Detection of ozone recovery in the Arctic from ground-based measurements

Contrary to the Antarctic, where ozone recovery has been observed for about a decade, the detection of positive ozone trends in the Arctic remains challenging due to higher natural variability of ozone in that region.

Using a merging of long-term ozone data from Fourier transform infrared spectrometers, ozonesondes, and Dobson and Brewer spectrophotometers, we present regional long-term trends (2000–2024) for total, stratospheric and tropospheric ozone. First, ground-based measurements are cross-compared to two satellite data sets (MEGRIDOP and IASI-CDR). This enables the detection of drifts in ground-based data sets we further exclude from our study. We then use a representativeness study based on CAMS re-analysis data to define regions for which representative trends with reduced uncertainties are obtained by combining data sets from different instruments and stations. Annual and seasonal trends are calculated using a multiple linear regression technique involving a set of proxies that represent physical processes influencing the natural ozone variability.

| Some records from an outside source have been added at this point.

File: src/design/semi_implicit_euler_body_step.sv
// Top level of the 2D body integrator: controller plus datapath.
// Depends on sie_pkg, sie_ctrl and sie_dp.
//
// One body, Q16.16 fixed point. An add-force item (action 0) is taken while
// idle and adds its force into a saturating accumulator; it gives no result.
// A tick item (action 1) runs two 48-step restoring divisions (force / mass,
// one bit a cycle), 16 normalize steps and 16 squaring steps for log2 of the
// damping, 16 exp2 steps, then damping and position updates, all multiplies
// going through one shared 32x32 multiplier with a registered product. A tick
// with zero mass reports status 1 with the state untouched. The result sits
// in an output register; the next item is taken while it waits, but a later
// tick holds at its end until that slot is free. Config writes (index 0 mass,
// index 1 damping, clamped to 1..65536) are meant to land while the block is
// idle.
module semi_implicit_euler_body_step
(
    input  logic                clk,
    input  logic                rst_n,
    input  logic                in_valid,
    output logic                in_stall,
    input  logic                action,
    input  logic signed [31:0]  force_x,
    input  logic signed [31:0]  force_y,
    input  logic [15:0]         time_step,
    input  logic signed [31:0]  position_x,
    input  logic signed [31:0]  position_y,
    output logic                out_valid,
    input  logic                out_stall,
    output logic signed [31:0]  new_x,
    output logic signed [31:0]  new_y,
    output logic signed [31:0]  speed_x,
    output logic signed [31:0]  speed_y,
    output logic                status,
    input  logic                cfg_write,
    input  logic                cfg_index,
    input  logic [31:0]         cfg_data
);

    sie_pkg::dp_cmd_t  cmd;
    sie_pkg::dp_stat_t stat;

    sie_ctrl u_ctrl
    (
        .clk       (clk),
        .rst_n     (rst_n),
        .in_valid  (in_valid),
        .in_stall  (in_stall),
        .action    (action),
        .out_valid (out_valid),
        .out_stall (out_stall),
        .stat      (stat),
        .cmd       (cmd)
    );

    sie_dp u_dp
    (
        .clk        (clk),
        .rst_n      (rst_n),
        .cmd        (cmd),
        .stat       (stat),
        .cfg_write  (cfg_write),
        .cfg_index  (cfg_index),
        .cfg_data   (cfg_data),
        .force_x    (force_x),
        .force_y    (force_y),
        .time_step  (time_step),
        .position_x (position_x),
        .position_y (position_y),
        .new_x      (new_x),
        .new_y      (new_y),
        .speed_x    (speed_x),
        .speed_y    (speed_y),
        .status     (status)
    );

endmodule
File: config.mk
export PLATFORM = sky130hd
export DESIGN_NAME = semi_implicit_euler_body_step
export DESIGN_NICKNAME = d
export VERILOG_FILES = /design/src/design/sie_pkg.sv /design/src/design/sie_dp.sv /design/src/design/sie_ctrl.sv /design/src/design/semi_implicit_euler_body_step.sv
export SDC_FILE = /design/constraint.sdc
export NUM_CORES = 2
export LEC_CHECK = 0
export BUFFER_PORTS_ARGS = -buffer_cell sky130_fd_sc_hd__buf_2
export CAP_MARGIN = 20
export CORE_MARGIN = 1.5
export CORE_UTILIZATION = 30
export DETAILED_ROUTE_END_ITERATION = 10
export GPL_TIMING_DRIVEN = 0
export SKIP_CTS_REPAIR_TIMING = 1
export SLEW_MARGIN = 20
export SYNTH_ARGS = -nofsm -noshare
export SYNTH_HDL_FRONTEND = slang
export SYNTH_SLANG_ARGS = --single-unit
File: constraint.sdc
create_clock -name clk -period 35 [get_ports clk]
set_input_delay 10.5 -clock clk [delete_from_list [all_inputs] [get_ports clk]]
set_output_delay 10.5 -clock clk [all_outputs]
set_load 0.005 [all_outputs]
### src/design/vpss_pkg.sv
package vpss_pkg;

    // Configuration register indexes
    localparam int unsigned CfgIdxW = 2;
    typedef enum logic [CfgIdxW-1:0] {
        CFG_PACKET_LENGTH = 2'd0,
        CFG_PACKET_LIMIT  = 2'd1
    } t_cfg_idx;

    localparam int unsigned CfgDataW = 10;

    localparam logic [8:0] PKT_LEN_MIN   = 9'd4;
    localparam logic [8:0] PKT_LEN_MAX   = 9'd256;
    localparam logic [8:0] PKT_LEN_RESET = 9'd164;
    localparam logic [9:0] PKT_LIM_RESET = 10'd300;
    localparam logic [9:0] PKT_CNT_MAX   = 10'd1023;

    localparam logic [3:0] DISCARD_NIBBLE = 4'hF;
    localparam logic [2:0] SYNC_SEGMENT   = 3'd1;
    localparam logic [7:0] SYNC_MAX_PKT   = 8'd60;

    typedef struct packed {
        logic [7:0] data_byte;
        logic       restart;
    } t_in_word;

    typedef struct packed {
        logic       is_discard;
        logic [2:0] segment;
        logic [7:0] packet_number;
        logic [9:0] packets_seen;
        logic       synced;
        logic       gave_up;
    } t_out_word;

    // Last byte position of a packet for a programmed length, clamped to 4..256.
    function automatic logic [7:0] last_pos(input logic [8:0] len);
        logic [8:0] eff;
        begin
            if (len < PKT_LEN_MIN) begin
                eff = PKT_LEN_MIN;
            end else if (len > PKT_LEN_MAX) begin
                eff = PKT_LEN_MAX;
            end else begin
                eff = len;
            end
            last_pos = 8'(eff - 9'd1);
        end
    endfunction

endpackage

### src/design/video_packet_sync_search.sv
// Channel   Direction  Handshake                 Payload
// --------  ---------  ------------------------  ----------------------------------
// in        sink       i_in_valid / o_in_stall   i_in_word  (data_byte, restart)
// out       source     o_out_valid / i_out_stall o_out_word (header fields, status)
// cfg       sink       i_cfg_valid / o_cfg_ready i_cfg_index, i_cfg_data
//
// One byte word is taken every cycle unless o_in_stall holds it; its result (on a packet's
// last byte) appears in the output register in the next cycle, set by the single header/count stage.
// o_in_stall is raised only while a result sits in the output register and the
// output side stalls, so one output register decouples the two sides.
// Reset is synchronous, active low; clears position, count, search state and output valid, loads config defaults.
// Config writes are always ready and are applied at the write edge.

module video_packet_sync_search
    import vpss_pkg::*;
(
    input  logic                i_clk,
    input  logic                i_rst_n,

    input  logic                i_in_valid,
    output logic                o_in_stall,
    input  t_in_word            i_in_word,

    output logic                o_out_valid,
    input  logic                i_out_stall,
    output t_out_word           o_out_word,

    input  logic                i_cfg_valid,
    output logic                o_cfg_ready,
    input  logic [CfgIdxW-1:0]  i_cfg_index,
    input  logic [CfgDataW-1:0] i_cfg_data
);

    // Config: packet length is kept as its clamped last byte position.
    logic [7:0] r_last_pos;
    logic [9:0] r_pkt_limit;

    // Search state
    logic [7:0] r_pos, n_pos;
    logic [7:0] r_hdr_hi, n_hdr_hi;
    logic [7:0] r_hdr_lo, n_hdr_lo;
    logic [9:0] r_pkt_cnt, n_pkt_cnt;
    logic       r_done, n_done;

    // Output register
    logic       r_out_valid, n_out_valid;
    t_out_word  r_out_word, n_out_word;

    logic       in_accept;
    logic       cfg_write;

    // Restart-adjusted view of the state for this word
    logic [7:0] cur_pos;
    logic [9:0] cur_cnt;
    logic       cur_done;

    logic       discard;
    logic [2:0] segment;
    logic [9:0] cnt_inc;
    logic       synced;
    logic       gave_up;

    assign o_cfg_ready = 1'b1;
    assign cfg_write   = i_cfg_valid & o_cfg_ready;

    // Hold input only when the result register is full and not draining.
    assign o_in_stall  = r_out_valid & i_out_stall;
    assign in_accept   = i_in_valid & ~o_in_stall;

    assign o_out_valid = r_out_valid;
    assign o_out_word  = r_out_word;

    always_ff @(posedge i_clk) begin
        if (!i_rst_n) begin
            r_last_pos  <= last_pos(PKT_LEN_RESET);
            r_pkt_limit <= PKT_LIM_RESET;
        end else if (cfg_write) begin
            case (t_cfg_idx'(i_cfg_index))
                CFG_PACKET_LENGTH: r_last_pos  <= last_pos(i_cfg_data[8:0]);
                CFG_PACKET_LIMIT:  r_pkt_limit <= i_cfg_data;
                default: ;
            endcase
        end
    end

    // Header fields come from the stored bytes: the last position is at least 3,
    // so both header bytes are already in place when a packet ends.
    assign discard = (r_hdr_hi[3:0] == DISCARD_NIBBLE);
    assign segment = r_hdr_hi[6:4];
    assign cnt_inc = (cur_cnt == PKT_CNT_MAX) ? PKT_CNT_MAX : cur_cnt + 10'd1;
    assign synced  = ~discard & (segment == SYNC_SEGMENT) & (r_hdr_lo < SYNC_MAX_PKT);
    // A zero limit behaves as one since the count is at least one here.
    assign gave_up = ~synced & (cnt_inc >= r_pkt_limit);

    always_comb begin
        cur_pos   = i_in_word.restart ? 8'd0  : r_pos;
        cur_cnt   = i_in_word.restart ? 10'd0 : r_pkt_cnt;
        cur_done  = i_in_word.restart ? 1'b0  : r_done;

        n_pos       = r_pos;
        n_hdr_hi    = r_hdr_hi;
        n_hdr_lo    = r_hdr_lo;
        n_pkt_cnt   = r_pkt_cnt;
        n_done      = r_done;
        n_out_valid = r_out_valid & i_out_stall;
        n_out_word  = r_out_word;

        if (in_accept) begin
            n_pos     = cur_pos;
            n_pkt_cnt = cur_cnt;
            n_done    = cur_done;
            if (!cur_done) begin
                if (cur_pos == 8'd0) begin
                    n_hdr_hi = i_in_word.data_byte;
                end else if (cur_pos == 8'd1) begin
                    n_hdr_lo = i_in_word.data_byte;
                end

                if (cur_pos < r_last_pos) begin
                    n_pos = cur_pos + 8'd1;
                end else begin
                    // Packet ends (also when the length was cut below the position).
                    n_pos       = 8'd0;
                    n_pkt_cnt   = cnt_inc;
                    n_done      = synced | gave_up;
                    n_out_valid = 1'b1;
                    n_out_word.is_discard    = discard;
                    n_out_word.segment       = segment;
                    n_out_word.packet_number = r_hdr_lo;
                    n_out_word.packets_seen  = cnt_inc;
                    n_out_word.synced        = synced;
                    n_out_word.gave_up       = gave_up;
                end
            end
        end
    end

    always_ff @(posedge i_clk) begin
        if (!i_rst_n) begin
            r_pos       <= 8'd0;
            r_hdr_hi    <= 8'd0;
            r_hdr_lo    <= 8'd0;
            r_pkt_cnt   <= 10'd0;
            r_done      <= 1'b0;
            r_out_valid <= 1'b0;
        end else begin
            r_pos       <= n_pos;
            r_hdr_hi    <= n_hdr_hi;
            r_hdr_lo    <= n_hdr_lo;
            r_pkt_cnt   <= n_pkt_cnt;
            r_done      <= n_done;
            r_out_valid <= n_out_valid;
        end
    end

    always_ff @(posedge i_clk) begin
        r_out_word <= n_out_word;
    end

endmodule
`config.mk`:
```
export PLATFORM = sky130hd
export DESIGN_NAME = lfsq_ram
export DESIGN_NICKNAME = d
export VERILOG_FILES = /design/src/hw/rtl/lfsq_ram.sv
export SDC_FILE = /design/constraint.sdc
export NUM_CORES = 1
export LEC_CHECK = 0
export ABC_CLOCK_PERIOD_IN_PS = 1750
export BUFFER_PORTS_ARGS = -buffer_cell sky130_fd_sc_hd__buf_2
export CAP_MARGIN = 20
export CELL_PAD_IN_SITES_DETAIL_PLACEMENT = 0
export CELL_PAD_IN_SITES_GLOBAL_PLACEMENT = 2
export CORE_MARGIN = 3
export CORE_UTILIZATION = 48
export CTS_CLUSTER_DIAMETER = 30
export CTS_CLUSTER_SIZE = 28
export DETAILED_ROUTE_END_ITERATION = 8
export GPL_TIMING_DRIVEN = 0
export HOLD_SLACK_MARGIN = 0.1
export PLACE_DENSITY_LB_ADDON = 0.1
export REMOVE_ABC_BUFFERS = 1
export SYNTH_ARGS = -nofsm -noshare
export SYNTH_HDL_FRONTEND = slang
export SYNTH_SLANG_ARGS = --single-unit
```
`constraint.sdc`:
```
create_clock -name clk -period 1.75 [get_ports clk]
set_input_delay 0.0875 -clock clk [delete_from_list [all_inputs] [get_ports clk]]
set_output_delay 0.0875 -clock clk [all_outputs]
set_load 0.01 [all_outputs]
```
`src/hw/rtl/lfsq_ram.sv`:
```
`default_nettype none

module lfsq_ram #(
	parameter int unsigned WIDTH = 8,
	parameter int unsigned DEPTH = 16
) (
	input  wire logic                     clk,
	input  wire logic                     we,
	input  wire logic [$clog2(DEPTH)-1:0] waddr,
	input  wire logic [WIDTH-1:0]         wdata,
	input  wire logic                     re,
	input  wire logic [$clog2(DEPTH)-1:0] raddr,
	output logic      [WIDTH-1:0]         rdata
);

	logic [WIDTH-1:0] mem [DEPTH];

	// write port
	always_ff @(posedge clk) begin
		if (we) begin
			mem[waddr] <= wdata;
		end
	end

	// registered read port
	always_ff @(posedge clk) begin
		if (re) begin
			rdata <= mem[raddr];
		end
	end

endmodule

`default_nettype wire

```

Annual trends indicate increasing total ozone over the Arctic, and are statistically significant over Canada and Reykjavik (+2.1 % per decade) and North-West Europe (Harestua and Lerwick, +0.7 % per decade). ... mehrOzone recovery is also observed over Canada in the mid-stratosphere (+2.0 % per decade) and over the North Pole region (Canada and Ny-Ålesund) in the upper stratosphere (+2.1 % per decade to +3.8 % per decade). By analyzing the sensitivity of the ozone trends to the proxies, we observe a slow down of the expected ozone recovery, especially in the lower stratosphere, due to stratospheric cooling (−0.6 % per decade) and to the increase of volume of polar stratospheric clouds (−0.8 % per decade).